Ilustración de una cola de pacientes en un hospital / BROTHER UK
¿Qué dice un economista? Si las largas colas para adquirir un bien o para usar determinados servicios es algo antieconómico e ineficiente, –con otros ejemplos más allá del lobista frente al Congreso– será una señal de que el sistema de precios ha fallado en su tarea de equilibrar la oferta y la demanda. Por tanto, permitir que la gente pueda pagar por un servicio más rápido en aeropuertos, parques de atracciones o autopistas mejora la eficiencia económica al permitir que se ponga precio al tiempo empleado.
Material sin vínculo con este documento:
<file path="src/rtl/game_pkg.sv">
// ----------------------------------------------------------------------------
// game_pkg : wind constants, wind FSM states and LFSR step shared by game logic
// Rev 1.0
// ----------------------------------------------------------------------------
`default_nettype none

package game_pkg;

  localparam logic [6:0]  WIND_MAX   = 7'd100;
  localparam logic [6:0]  WIND_CALM  = 7'd50;
  localparam logic [15:0] LFSR_MASK  = 16'hB400;

  typedef enum logic [1:0] {
    IDLE = 2'd0,
    DRAW = 2'd1,
    SLEW = 2'd2,
    DONE = 2'd3
  } wind_state_e;

  // One right-shifting Galois step; a nonzero value never maps to zero.
  function automatic logic [15:0] lfsr_next(input logic [15:0] v);
    return (v >> 1) ^ (v[0] ? LFSR_MASK : 16'h0000);
  endfunction

endpackage

`default_nettype wire

</file>
<file path="src/rtl/lfsr16.sv">
// ----------------------------------------------------------------------------
// lfsr16 : free-running 16-bit Galois LFSR, loads seed while rst is high
// Rev 1.0
// ----------------------------------------------------------------------------
`default_nettype none

module lfsr16
  import game_pkg::*;
(
  input  logic        clk,
  input  logic        rst,
  input  logic [15:0] seed,
  output logic [15:0] out
);

  logic [15:0] value_q;
  logic [15:0] value_d;

  always_comb begin
    value_d = lfsr_next(value_q);
  end

  always_ff @(posedge clk) begin
    if (rst) begin
      value_q <= seed;
    end else begin
      value_q <= value_d;
    end
  end

  assign out = value_q;

endmodule

`default_nettype wire

</file>
<file path="src/rtl/wind_gen.sv">
// ----------------------------------------------------------------------------
// wind_gen : draws a random wind target and slews wind_force toward it
// Rev 1.0
// ----------------------------------------------------------------------------
`default_nettype none

module wind_gen
  import game_pkg::*;
#(
  parameter int unsigned SLEW_DIV  = 2,
  parameter logic [15:0] LFSR_SEED = 16'hACE1
) (
  input  logic       clk,
  input  logic       rst,
  input  logic       new_turn,
  input  logic       frame_tick,
  output logic [6:0] wind_force,
  output logic [6:0] wind_target,
  output logic       busy,
  output logic       wind_done
);

  localparam logic [3:0] SLEW_LAST = 4'(SLEW_DIV - 1);

  logic [15:0] lfsr_out;
  logic        lfsr_unused;

  wind_state_e state_q, state_d;
  logic [6:0]  force_q, force_d;
  logic [6:0]  target_q, target_d;
  logic [3:0]  tick_cnt_q, tick_cnt_d;
  logic        busy_q, busy_d;
  logic        done_q, done_d;

  lfsr16 u_lfsr (
    .clk  (clk),
    .rst  (rst),
    .seed (LFSR_SEED),
    .out  (lfsr_out)
  );

  // Only the low seven bits form a wind sample; the rest only feed the shift.
  assign lfsr_unused = ^lfsr_out[15:7];

  always_comb begin
    state_d    = state_q;
    force_d    = force_q;
    target_d   = target_q;
    tick_cnt_d = tick_cnt_q;
    case (state_q)
      IDLE: begin
        if (new_turn) state_d = DRAW;
      end
      DRAW: begin
        if (lfsr_out[6:0] <= WIND_MAX) begin
          target_d   = lfsr_out[6:0];
          tick_cnt_d = 4'd0;
          state_d    = SLEW;
        end
      end
      SLEW: begin
        if (force_q == target_q) begin
          state_d = DONE;
        end else if (frame_tick) begin
          if (tick_cnt_q == SLEW_LAST) begin
            tick_cnt_d = 4'd0;
            force_d    = (force_q < target_q) ? force_q + 7'd1 : force_q - 7'd1;
          end else begin
            tick_cnt_d = tick_cnt_q + 4'd1;
          end
        end
      end
      DONE: begin
        state_d = IDLE;
      end
      default: begin
        state_d = IDLE;
      end
    endcase
    busy_d = (state_d != IDLE);
    done_d = (state_d == DONE);
  end

  always_ff @(posedge clk) begin
    if (rst) begin
      state_q    <= IDLE;
      force_q    <= WIND_CALM;
      target_q   <= WIND_CALM;
      tick_cnt_q <= 4'd0;
      busy_q     <= 1'b0;
      done_q     <= 1'b0;
    end else begin
      state_q    <= state_d;
      force_q    <= force_d;
      target_q   <= target_d;
      tick_cnt_q <= tick_cnt_d;
      busy_q     <= busy_d;
      done_q     <= done_d;
    end
  end

  assign wind_force  = force_q;
  assign wind_target = target_q;
  assign busy        = busy_q;
  assign wind_done   = done_q;

endmodule

`default_nettype wire

</file>
<file path="config.mk">
export PLATFORM = sky130hd
export DESIGN_NAME = wind_gen
export DESIGN_NICKNAME = d
export VERILOG_FILES = /design/src/rtl/game_pkg.sv /design/src/rtl/lfsr16.sv /design/src/rtl/wind_gen.sv
export SDC_FILE = /design/constraint.sdc
export NUM_CORES = 1
export LEC_CHECK = 0
export ABC_AREA = 1
export BUFFER_PORTS_ARGS = -buffer_cell sky130_fd_sc_hd__buf_2
export CORE_MARGIN = 3
export CORE_UTILIZATION = 35
export DETAILED_ROUTE_END_ITERATION = 8
export HOLD_SLACK_MARGIN = 0.15
export SLEW_MARGIN = 10
export SYNTH_ARGS = -nofsm -noshare
export SYNTH_HDL_FRONTEND = slang
export SYNTH_HIERARCHICAL = 1
export SYNTH_SLANG_ARGS = --single-unit
</file>
<file path="constraint.sdc">
create_clock -name clk -period 2.5 [get_ports clk]
set_input_delay 0 -clock clk [delete_from_list [all_inputs] [get_ports clk]]
set_output_delay 0 -clock clk [all_outputs]
set_load 0.01 [all_outputs]
</file>
; After elaboration in Yosys (flattened, before gate mapping)
; Cells that the tools add are included.
; W data, S select, Z words.
[op_classes]
addsub = 3
magnitude_cmp = 2
n_eq_ne = 9
mux = 11
bitwise_logic = 2
reduce_logical = 6
[ops]
columns = cell, count
row1 = $mux W16, 1
row2 = $mux W4, 4
row3 = $xor A15 B16 Y16, 1
row4 = $pmux W2 S4, 1
row5 = $pmux W4 S2, 1
row6 = $reduce_and A4 Y1, 2
row7 = $add A7 B1 Y7 const B, 1
row8 = $eq A7 B7 Y1, 1
row9 = $le A7 B7 Y1 const B, 1
row10 = $lt A7 B7 Y1, 1
row11 = $mux W7, 1
row12 = $sub A7 B1 Y7 const B, 1
row13 = $eq A2 B2 Y1 const B, 3
row14 = $mux W2, 3
row15 = $ne A2 B2 Y1 const B, 3
row16 = $add A4 B1 Y4 const B, 1
row17 = $eq A4 B1 Y1 const B, 1
row18 = $reduce_bool A2 Y1, 2
row19 = $eq A2 B1 Y1 const B, 1
row20 = $logic_not A2 Y1, 1
row21 = $reduce_and A2 Y1, 1
row22 = $not A1 Y1, 1
[word_totals]
register_bits = 38
inputBits = 4
wordCells = 40

; Logic depth before layout (Yosys ltp)
; Gate-level depths: netlist (run 1).
[depth]
depth_word = 5
depth_mapped = 17
ltp_nobuf = 17

; Cells and area by module
; Netlist (run 1), hierarchy kept.
[modules_own_cells]
columns = mod, instances, cells_per_inst, area_each_um2, seq_area_each_um2
row1 = wind_gen, 1, 198, 1380.1, 440.4
row2 = lfsr16, 1, 77, 599.3, 320.3

; Worst setup path after synthesis (run 1)
; No wires, ideal clock.
[synth_path]
path_type = reg-to-reg
from = register target_q[6], in the netlist wind_target[6]
to = register force_q[6], in the netlist wind_force[6]
arrival_time_ns = 2.233
required_ns = 2.436
setup_slack_ns = 0.203
stages_incl_launch_ff = 16
synth_period_minus_slack_ns = 2.297
path_cell_list = dfxtp_1 -> inv_1 -> ha_1 -> nand2_1 -> inv_1 -> a21oi_1 -> nand2_1 -> ha_1 -> or2_2 -> nand3_1 -> nand2_1 -> nand2_1 -> nand2_1 -> nor2_1 -> nor2_1 -> nor2_1
[synth_via]
elab_chain_len = 3
word_cells_on_any_way = 5
cone_classes = order compare (1) / eq/ne (1) / mux (1) / bitwise (1) / reduce/logical (1)
[synth_rtl]
columns = element, line_no
row1 = "start, declared", wind_gen.sv:30  ; logic [6:0] target_q, target_d;
row2 = "start signal, assigned", wind_gen.sv:95  ; target_q <= target_d;
row3 = "parallel branches: the longest is 3 deep, another holds $lt A7 B7 Y1", n/a
row4 = "end signal, assigned", wind_gen.sv:94  ; force_q <= force_d;
row5 = "end, declared", wind_gen.sv:29  ; logic [6:0] force_q, force_d;
; Parallel ways; which one is timed is not known.
; A chain may end at the register's enable or synchronous reset.

; Worst setup path in the final report (run 1)
[layout_path]
from = register force_q[4], in the netlist wind_force[4]
to = register force_q[6], in the netlist wind_force[6]
[layout_via]
elab_chain_len = 3
word_cells_on_any_way = 7
cone_classes = add/sub (2) / order compare (1) / eq/ne (1) / mux (1) / bitwise (1) / reduce/logical (1)
[layout_rtl]
columns = element
row1 = "parallel branches: the longest is 3 deep, another holds $sub A7 B1 Y7"
; Parallel ways; which one is timed is not known.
En el caso de los lobistas la cuestión llevó a The Washington Post a publicar editoriales contra esa práctica, al entender que se trataba de algo “degradante” para el Congreso y “despectiva hacia el público”. Y una senadora, como apunta Sandel, tomó cartas en el asunto. La demócrata Claire McCasKill, senadora por Missouri, trató de eliminar esa práctica con un argumento claro, pero difuso para los defensores de esa eficiencia económica: “La idea de que grupos con intereses especiales puedan comprar plazas en las conferencias del Congreso igual que se compran entradas para un concierto o para el rugby me resulta ofensiva”. Sí, pero esas prácticas se mantienen.
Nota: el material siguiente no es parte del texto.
File: config.mk
export PLATFORM = sky130hd
export DESIGN_NAME = sprite_ram_loader
export DESIGN_NICKNAME = d
export VERILOG_FILES = /design/src/rtl/sprite_ram_loader.sv
export SDC_FILE = /design/constraint.sdc
export NUM_CORES = 1
export LEC_CHECK = 0
export CAP_MARGIN = 20
export CORE_MARGIN = 3
export CORE_UTILIZATION = 50
export CTS_CLUSTER_DIAMETER = 150
export DETAILED_ROUTE_END_ITERATION = 8
export PLACE_DENSITY_LB_ADDON = 0.3
export SKIP_LAST_GASP = 1
export SLEW_MARGIN = 20
export SYNTH_ARGS = -nofsm -noshare
export SYNTH_HDL_FRONTEND = slang
export SYNTH_SLANG_ARGS = --single-unit
File: constraint.sdc
create_clock -name Clk -period 2.75 [get_ports Clk]
set_clock_uncertainty 0.05 [all_clocks]
set_input_delay 0.55 -clock Clk [delete_from_list [all_inputs] [get_ports Clk]]
set_output_delay 0.55 -clock Clk [all_outputs]
set_load 0.1 [all_outputs]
Lo que está detrás de esa reflexión, y es la que engarza con Sandel y puede ser útil en unos supuestos nuevos tiempos tras la pandemia es que no se puede reducir la vida pública a una serie de transacciones económicas, sin ninguna implicación moral. Las democracias liberales se han acercado al ideal de John Rawls, que revolucionó la filosofía política con su Teoría de la Justicia, un libro de 1971. Rawls propugnaba un Estado neutral, que pudiera garantizar la igualdad de oportunidades. Pero donde las concepciones del bien las tuviera cada uno bien protegidas. El Estado no tenía por qué enseñar determinadas cartas morales.
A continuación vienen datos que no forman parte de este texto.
**src/rtl/dsp_pkg.sv**
```systemverilog
// dsp_pkg: shared widths, signed range helpers and sub encoding for the DSP MAC slice
package dsp_pkg;
   localparam int DEF_AW = 18;
   localparam int DEF_BW = 18;
   localparam int DEF_PW = 48;
   localparam int DEF_LW = 8;
   localparam logic SUB_ADD = 1'b0;
   localparam logic SUB_SUB = 1'b1;
   function automatic logic [127:0] smax(input int w);
      return (128'(1) << (w - 1)) - 128'(1);
   endfunction
   function automatic logic [127:0] smin(input int w);
      return ~smax(w);
   endfunction
endpackage

```
**src/rtl/dsp_sat_add.sv**
```systemverilog
// dsp_sat_add: PW+1-bit signed add of accumulator base and product with overflow detect and optional saturation
module dsp_sat_add
   import dsp_pkg::*;
#(
   parameter int PW  = DEF_PW,
   parameter int MW  = DEF_AW + DEF_BW + 1,
   parameter int SAT = 1
) (
   input  logic [PW-1:0] base,
   input  logic [MW-1:0] m,
   output logic [PW-1:0] res,
   output logic          ovf
);
   localparam logic [PW-1:0] MAXV = PW'(smax(PW));
   localparam logic [PW-1:0] MINV = PW'(smin(PW));
   logic [PW:0] sum;
   always_comb begin
      sum = {base[PW-1], base} + {{(PW + 1 - MW){m[MW-1]}}, m};
      ovf = sum[PW] ^ sum[PW-1];
      res = (SAT != 0 && ovf) ? (m[MW-1] ? MINV : MAXV) : sum[PW-1:0];
   end
endmodule

```
**src/rtl/dsp_mac_accum.sv**
```systemverilog
// dsp_mac_accum: pipelined (D +/- B) x A multiply-accumulate over programmable-length frames
module dsp_mac_accum
   import dsp_pkg::*;
#(
   parameter int AW     = DEF_AW,
   parameter int BW     = DEF_BW,
   parameter int PW     = DEF_PW,
   parameter int LW     = DEF_LW,
   parameter int PREADD = 1,
   parameter int SAT    = 1
) (
   input  logic          clk,
   input  logic          rst,
   input  logic          in_valid,
   input  logic [AW-1:0] a,
   input  logic [BW-1:0] b,
   input  logic [BW-1:0] d,
   input  logic          sub,
   input  logic [PW-1:0] c,
   input  logic [LW-1:0] acc_len,
   output logic [PW-1:0] p,
   output logic [PW-1:0] pcout,
   output logic          out_valid,
   output logic          ovf,
   output logic          busy
);
   localparam int MW = AW + BW + 1;
   logic [LW-1:0] cnt_q, cnt_d, len_q, len_d, len_eff;
   logic          first, last;
   logic          s1_valid_q, s1_valid_d, s1_sub_q, s1_sub_d, s1_first_q, s1_first_d, s1_last_q, s1_last_d;
   logic [AW-1:0] s1_a_q, s1_a_d;
   logic [BW-1:0] s1_b_q, s1_b_d, s1_d_q, s1_d_d;
   logic [PW-1:0] s1_c_q, s1_c_d;
   logic          s2_valid_q, s2_valid_d, s2_first_q, s2_first_d, s2_last_q, s2_last_d;
   logic [BW:0]   s2_pre_q, s2_pre_d;
   logic [AW-1:0] s2_a_q, s2_a_d;
   logic [PW-1:0] s2_c_q, s2_c_d;
   logic          s3_valid_q, s3_valid_d, s3_first_q, s3_first_d, s3_last_q, s3_last_d;
   logic [MW-1:0] s3_m_q, s3_m_d;
   logic [PW-1:0] s3_c_q, s3_c_d;
   logic [PW-1:0] p_q, p_d, base, sum_res;
   logic          ovf_q, ovf_d, out_valid_q, out_valid_d, sum_ovf;
   logic [BW:0]   d_ext, b_ext;
   always_comb begin
      first       = cnt_q == '0;
      len_eff     = first ? ((acc_len == '0) ? LW'(1) : acc_len) : len_q;
      last        = cnt_q == len_eff - LW'(1);
      cnt_d       = in_valid ? (last ? '0 : cnt_q + LW'(1)) : cnt_q;
      len_d       = (in_valid && first) ? len_eff : len_q;
      s1_valid_d  = in_valid;
      s1_a_d      = a;
      s1_b_d      = b;
      s1_d_d      = d;
      s1_sub_d    = sub;
      s1_first_d  = first;
      s1_last_d   = last;
      // the frame offset travels with its first sample, so later samples never disturb it
      s1_c_d      = (in_valid && first) ? c : s1_c_q;
      d_ext       = {s1_d_q[BW-1], s1_d_q};
      b_ext       = {s1_b_q[BW-1], s1_b_q};
      s2_valid_d  = s1_valid_q;
      s2_first_d  = s1_first_q;
      s2_last_d   = s1_last_q;
      s2_pre_d    = (PREADD == 0) ? b_ext : (s1_sub_q == SUB_ADD ? d_ext + b_ext : d_ext - b_ext);
      s2_a_d      = s1_a_q;
      s2_c_d      = s1_c_q;
      s3_valid_d  = s2_valid_q;
      s3_first_d  = s2_first_q;
      s3_last_d   = s2_last_q;
      s3_m_d      = MW'($signed(s2_pre_q)) * MW'($signed(s2_a_q));
      s3_c_d      = s2_c_q;
      base        = s3_first_q ? s3_c_q : p_q;
      p_d         = s3_valid_q ? sum_res : p_q;
      ovf_d       = s3_valid_q ? (sum_ovf | (ovf_q & ~s3_first_q)) : ovf_q;
      out_valid_d = s3_valid_q & s3_last_q;
   end
   dsp_sat_add #(.PW(PW), .MW(MW), .SAT(SAT)) u_sat_add (
      .base (base),
      .m    (s3_m_q),
      .res  (sum_res),
      .ovf  (sum_ovf)
   );
   always_ff @(posedge clk) begin
      if (rst) begin
         cnt_q       <= '0;
         len_q       <= '0;
         s1_valid_q  <= 1'b0;
         s1_a_q      <= '0;
         s1_b_q      <= '0;
         s1_d_q      <= '0;
         s1_sub_q    <= 1'b0;
         s1_first_q  <= 1'b0;
         s1_last_q   <= 1'b0;
         s1_c_q      <= '0;
         s2_valid_q  <= 1'b0;
         s2_first_q  <= 1'b0;
         s2_last_q   <= 1'b0;
         s2_pre_q    <= '0;
         s2_a_q      <= '0;
         s2_c_q      <= '0;
         s3_valid_q  <= 1'b0;
         s3_first_q  <= 1'b0;
         s3_last_q   <= 1'b0;
         s3_m_q      <= '0;
         s3_c_q      <= '0;
         p_q         <= '0;
         ovf_q       <= 1'b0;
         out_valid_q <= 1'b0;
      end else begin
         cnt_q       <= cnt_d;
         len_q       <= len_d;
         s1_valid_q  <= s1_valid_d;
         s1_a_q      <= s1_a_d;
         s1_b_q      <= s1_b_d;
         s1_d_q      <= s1_d_d;
         s1_sub_q    <= s1_sub_d;
         s1_first_q  <= s1_first_d;
         s1_last_q   <= s1_last_d;
         s1_c_q      <= s1_c_d;
         s2_valid_q  <= s2_valid_d;
         s2_first_q  <= s2_first_d;
         s2_last_q   <= s2_last_d;
         s2_pre_q    <= s2_pre_d;
         s2_a_q      <= s2_a_d;
         s2_c_q      <= s2_c_d;
         s3_valid_q  <= s3_valid_d;
         s3_first_q  <= s3_first_d;
         s3_last_q   <= s3_last_d;
         s3_m_q      <= s3_m_d;
         s3_c_q      <= s3_c_d;
         p_q         <= p_d;
         ovf_q       <= ovf_d;
         out_valid_q <= out_valid_d;
      end
   end
   assign p         = p_q;
   assign pcout     = p_q;
   assign ovf       = ovf_q;
   assign out_valid = out_valid_q;
   assign busy      = (cnt_q != '0) || s1_valid_q || s2_valid_q || s3_valid_q;
endmodule

```
**config.mk**
```make
export PLATFORM = sky130hd
export DESIGN_NAME = dsp_mac_accum
export DESIGN_NICKNAME = d
export VERILOG_FILES = /design/src/rtl/dsp_pkg.sv /design/src/rtl/dsp_sat_add.sv /design/src/rtl/dsp_mac_accum.sv
export SDC_FILE = /design/constraint.sdc
export NUM_CORES = 2
export LEC_CHECK = 0
export ABC_AREA = 1
export CORE_UTILIZATION = 60
export CTS_BUF_LIST = sky130_fd_sc_hd__clkbuf_4
export CTS_CLUSTER_SIZE = 8
export DETAILED_ROUTE_END_ITERATION = 10
export PLACE_DENSITY = 0.86
export SYNTH_ARGS = -nofsm -noshare
export SYNTH_HDL_FRONTEND = slang
export SYNTH_SLANG_ARGS = --single-unit
```
**constraint.sdc**
```tcl
create_clock -name clk -period 9.8 [get_ports clk]
set_clock_uncertainty 0.05 [all_clocks]
set_input_delay 2.45 -clock clk [delete_from_list [all_inputs] [get_ports clk]]
set_output_delay 2.45 -clock clk [all_outputs]
set_load 0.01 [all_outputs]
```
==> run_results.csv <==
group,metric,value,unit
floorplanning,num_rows,82,
logic_synthesis,syn_area,30700,um^2
finish,drive_gt1_share,5.58,%
finish,area_growth,10.5,%
floorplanning,die_area,52100,um^2
global_route,grt_pass1_vias,27020,
global_route,grt_max_degree,102,
timing,slew_viol_final,0,
floorplanning,coreArea,50400,um^2
detailed_routing,drc,0,
detailed_routing,drt_wl_total,83.8,mm
logic_synthesis,yosysMostFrequentCell,"inv_1",
logic_synthesis,synth_top_area_share,22.7,%
timing,period_minus_slack,7.37,ns
logic_synthesis,netlist_top_cells_count,"1041 x inv_1, 835 x nand2_1, 400 x nor2_1",
global_route,gr-total-overflow,0,
finish,post-route-cell-area,33900,um^2
timing,worstMarginPinSlew,1.16,ns
clocking,cts.clk_slew.worst_paths,0.07,ns
clocking,ctsHoldBuffers,0,
logic_synthesis,ys_ff_latch,348,
detailed_routing,drtAntennaViolNets,0,
setup_path,cp.required,10.41,ns
clocking,cts.htree.levels,3,
finish,fin_nets,4970,
setup_path,critPathCaptureType,"flop",
timing,rsz0062_at_grt,"false",
timing,layout_setup_ws,2.43,ns
hold_path,whs_endpoint,"s3_c_q[18]",
logic_synthesis,synth_seq_area_share,22.7,%
detailed_routing,routed-wl-met3,7.81,mm
logic_synthesis,syn_area_per_cell,7.26,um^2
floorplanning,die_w,228,um
clocking,cts_sinks,348,
power,leakagePower,0.0178,uW
detailed_routing,vias,26751,
outcome,status,"completed",
logic_synthesis,yosys-top-cells-area,"dfxtp_1 23%, fa_1 23%, inv_1 13%",
power,power.density,150,nW/um^2
logic_synthesis,synth_edf_count,0,
detailed_routing,firstDrtPassIters,6,
setup_path,r2r_start,"s2_a_q[3]",
setup_path,ff2ff_setup_slack,2.43,ns
logic_synthesis,ys_types,46,
hold_path,hold_start,"s2_c_q[18]",
clocking,cts-root-buf,"clkbuf_4",
timing,fmax,136,MHz
hold_path,hold_path_depth,2,
clocking,clock_path_buffers,3,
setup_path,cp-start-kind,"flop",
setup_path,rr_worst_depth,22,
timing,setup_tns,0,ns
placement,place_area,32800,um^2
power,vdd_ir_drop_max,117,uV
placement,preCtsSetupSlack,2.76,ns
global_route,grt_pass1_wl,136,mm
logic_synthesis,async_flop_share,0,%
detailed_routing,drtIter0Drc,2282,
detailed_routing,wl_per_cell,16.5,um
placement,routabilityCongestion,1.01,
clocking,ctsResizeCount,0,
logic_synthesis,synth.net_count,4858,
clocking,insertion_delay,0.85,ns
clocking,post_cts_buffers,0,
detailed_routing,met2_length,37.7,mm
run,maxCapViolCount,0,
clocking,numCtsBuffers,88,
placement,hpwl,66.2,mm
setup_path,r2r_end,"s3_m_q[31]",
setup_path,crit_type,"flop to flop",
logic_synthesis,yosys_warnings,0,
floorplanning,num_io_pins,213,
logic_synthesis,yosysTopAreaCell,"dfxtp_1",
timing,relSlewSlack,22.7,%
timing,hold_viol_final,0,
floorplanning,initial_core_util,61.0,%
timing,setup_violations,0,
setup_path,critPathMaxFanout,19,
timing,period_share,75.2,%
detailed_routing,top_layer,"met5",
placement,portBuffers,212,
finish,fillerInstances,4189,
detailed_routing,avgViaCountPerCell,5.26,
setup_path,crit_path_start,"s2_a_q[3]",
hold_path,hold_path_class,"flop to flop",
global_route,antenna_found_initial,7,
logic_synthesis,synthesis.instances,4232,
setup_path,cp.arrival,7.98,ns
logic_synthesis,synth-main-ff-cell,"dfxtp_1",
global_route,track_usage,33.1,%
floorplanning,fp.dieH,228,um
clocking,cts_tree,"done",
detailed_routing,wl_met1,33.9,mm
==> sequential cells by signal, summed over array words and instances (netlist names), 8 cells and up <==
signal,count
s3_c_q,48
s2_a_q,18
s2_c_q,48
s1_a_q,18
s1_b_q,18
s3_m_q,37
s2_pre_q,19
s1_c_q,48
len_q,8
p,48
s1_d_q,18
cnt_q,8
==> power breakdown <==
part	internal, uW	switching, uW	total, uW
logic	733	1400	2130
registers	1550	148	1700
clock network	621	641	1260
total	2910	2190	5090
==> through the flow <==
| stage | hold WS, ns | util, % | power, uW | cells |
|---|---|---|---|---|
| 2_1_floorplan | 0.338 | - | 3230 | 4232 |
| 3_3_place_gp | 0.335 | 65.1 | 3760 | 4926 |
| 3_5_place_dp | 0.334 | 65.1 | 3810 | 4926 |
| 4_1_cts | 0.340 | 67.3 | 5090 | 5080 |
| 5_1_grt | 0.350 | 67.4 | 5470 | 5084 |
| 6_report | 0.335 | 67.4 | 5090 | 5085 |
==> area by class of cell <==
cell class,instances,area [um^2],area share [%]
Antenna cell,5,12.5,0.0369
Clock buffer,117,878,2.59
Clock inverter,37,254,0.748
Inverter,1056,3960,11.7
Multi-Input combinational cell,2616,18700,55.2
Sequential cell,348,6970,20.5
Tap cell,672,841,2.48
Timing Repair Buffer,234,2290,6.75
==> worst max path at each step <==
| stage | endpoint | cells after the start |
|---|---|---|
| 2_1_floorplan | s3_m_q[35] | 21 |
| 3_3_place_gp | s3_m_q[31] | 22 |
| 3_5_place_dp | s3_m_q[31] | 22 |
| 4_1_cts | s3_m_q[31] | 22 |
| 5_1_grt | s3_m_q[31] | 22 |
| 6_report | s3_m_q[31] | 22 |
==> cells by family (layout without fill, tap and decap cells) <==
family                   Yosys count  in the layout  synth area share, %
other                              0              5                    0
XOR/XNOR                          71             71                 2.02
buffers and inverters           1268           1444                 16.3
AO/OA/AOI/OAI                    530            530                 9.22
adder cells (fa/ha/maj)          512            512                 29.3
AND/OR/NAND/NOR                 1503           1503                 20.4
flip-flops                       348            348                 22.7
==> critical path: stages, from the launching register on <==
cell and delay (ns):
dfxtp_1 0.86, nand2_1 0.28, fa_1 0.61, inv_1 0.14
fa_1 0.52, inv_1 0.06, fa_1 0.50, inv_1 0.06
fa_1 0.49, fa_1 0.49, inv_1 0.05, fa_1 0.48
inv_1 0.04, ha_1 0.34, nand2_1 0.16, nor4_1 0.96
o21ai_0 0.25, nand3_1 0.27, nand2_1 0.08, nand2_1 0.12
a21boi_0 0.13, o21ai_0 0.18, a21oi_1 0.07
==> placed cells by master (no fill, tap or decap), types with 17 or more instances in the layout <==
master	netlist	layout
inv_1	1041	1039
nand2_1	835	835
nor2_1	400	400
fa_1	347	347
dfxtp_1	348	346
a21oi_1	269	269
clkdlybuf4s50_1	0	211
o21ai_0	193	193
ha_1	165	165
nand3_1	142	142
clkbuf_4	1	117
xor2_1	45	45
nand3_2	34	34
nand4_1	27	27
xnor2_1	26	26
clkinv_1	0	22
buf_4	52	22
nor3_1	20	20
o21bai_1	19	19
inv_2	15	17
==> layer usage <==
layer  GRT usage, %  vias to the layer above
met5              0                        -
met2           52.2                     1268
li1               -                    12804
met4           17.3                        4
met3           7.65                      295
met1           42.4                    12380
Note: power is estimated with default switching activity, not from simulation.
Rawls se defendió frente a las posteriores críticas, entre ellas la comunitarista, con su libro Liberalismo Político. Pero Sandel, que no quiere identificarse como un comunitarista de manual, al rehuir de las identidades basadas en tradiciones, sigue cuestionando esa democracia liberal tan aseada que ha arrinconado los valores morales. Lo que denuncia es el vacío de los propios debates políticos, y lo verbaliza con convicción: “Nuestra política está recalentada porque es en su mayor parte inane y vacía de todo contenido moral y espiritual. No se compromete en cuestiones de calado, que son las que preocupan a la gente”.
Y va más allá, al entender que ese liberalismo descarnado, que tiene su traducción en la barra libre que adoptó la economía y que tuvo su gran crisis en 2008, con la explosión del sector financiero, es responsable de esa falta de moralidad. “El vacío moral de la política contemporánea tiene diversos orígenes. Uno es el intento de desterrar del discurso público toda la noción de la vida buena. Con la esperanza de evitar las luchas sectarias, a menudo insistimos en que los ciudadanos dejen atrás sus convicciones morales y espirituales cuando entren en el ámbito público. Pero, a pesar de su buena intención, la reluctancia a admitir en la política argumentos sobre la vida buena preparó el camino al triunfalismo del mercado y a la continuidad del razonamiento mercantil”.
Con muchas vidas en juego, con una pandemia que cuestiona cómo se han dedicado recursos públicos y por qué en determinados sectores y no en otros, Sandel es una fuente de donde beber con desahogo. En la vida pública no hay que esconder los valores que cada uno tenga, –reclama– aunque no deba imponerlos a nadie. Pero sí defenderlos, y mostrar que se puede construir una sociedad menos mercantilista, olvidando que todo se pueda monetizar.La primera prueba de fuego será esa vacuna, por la que compite toda la comunidad científica, pero también todas las multinacionales farmacéuticas que quieren explorar los futuros beneficios. ¿Macron lee a Sandel?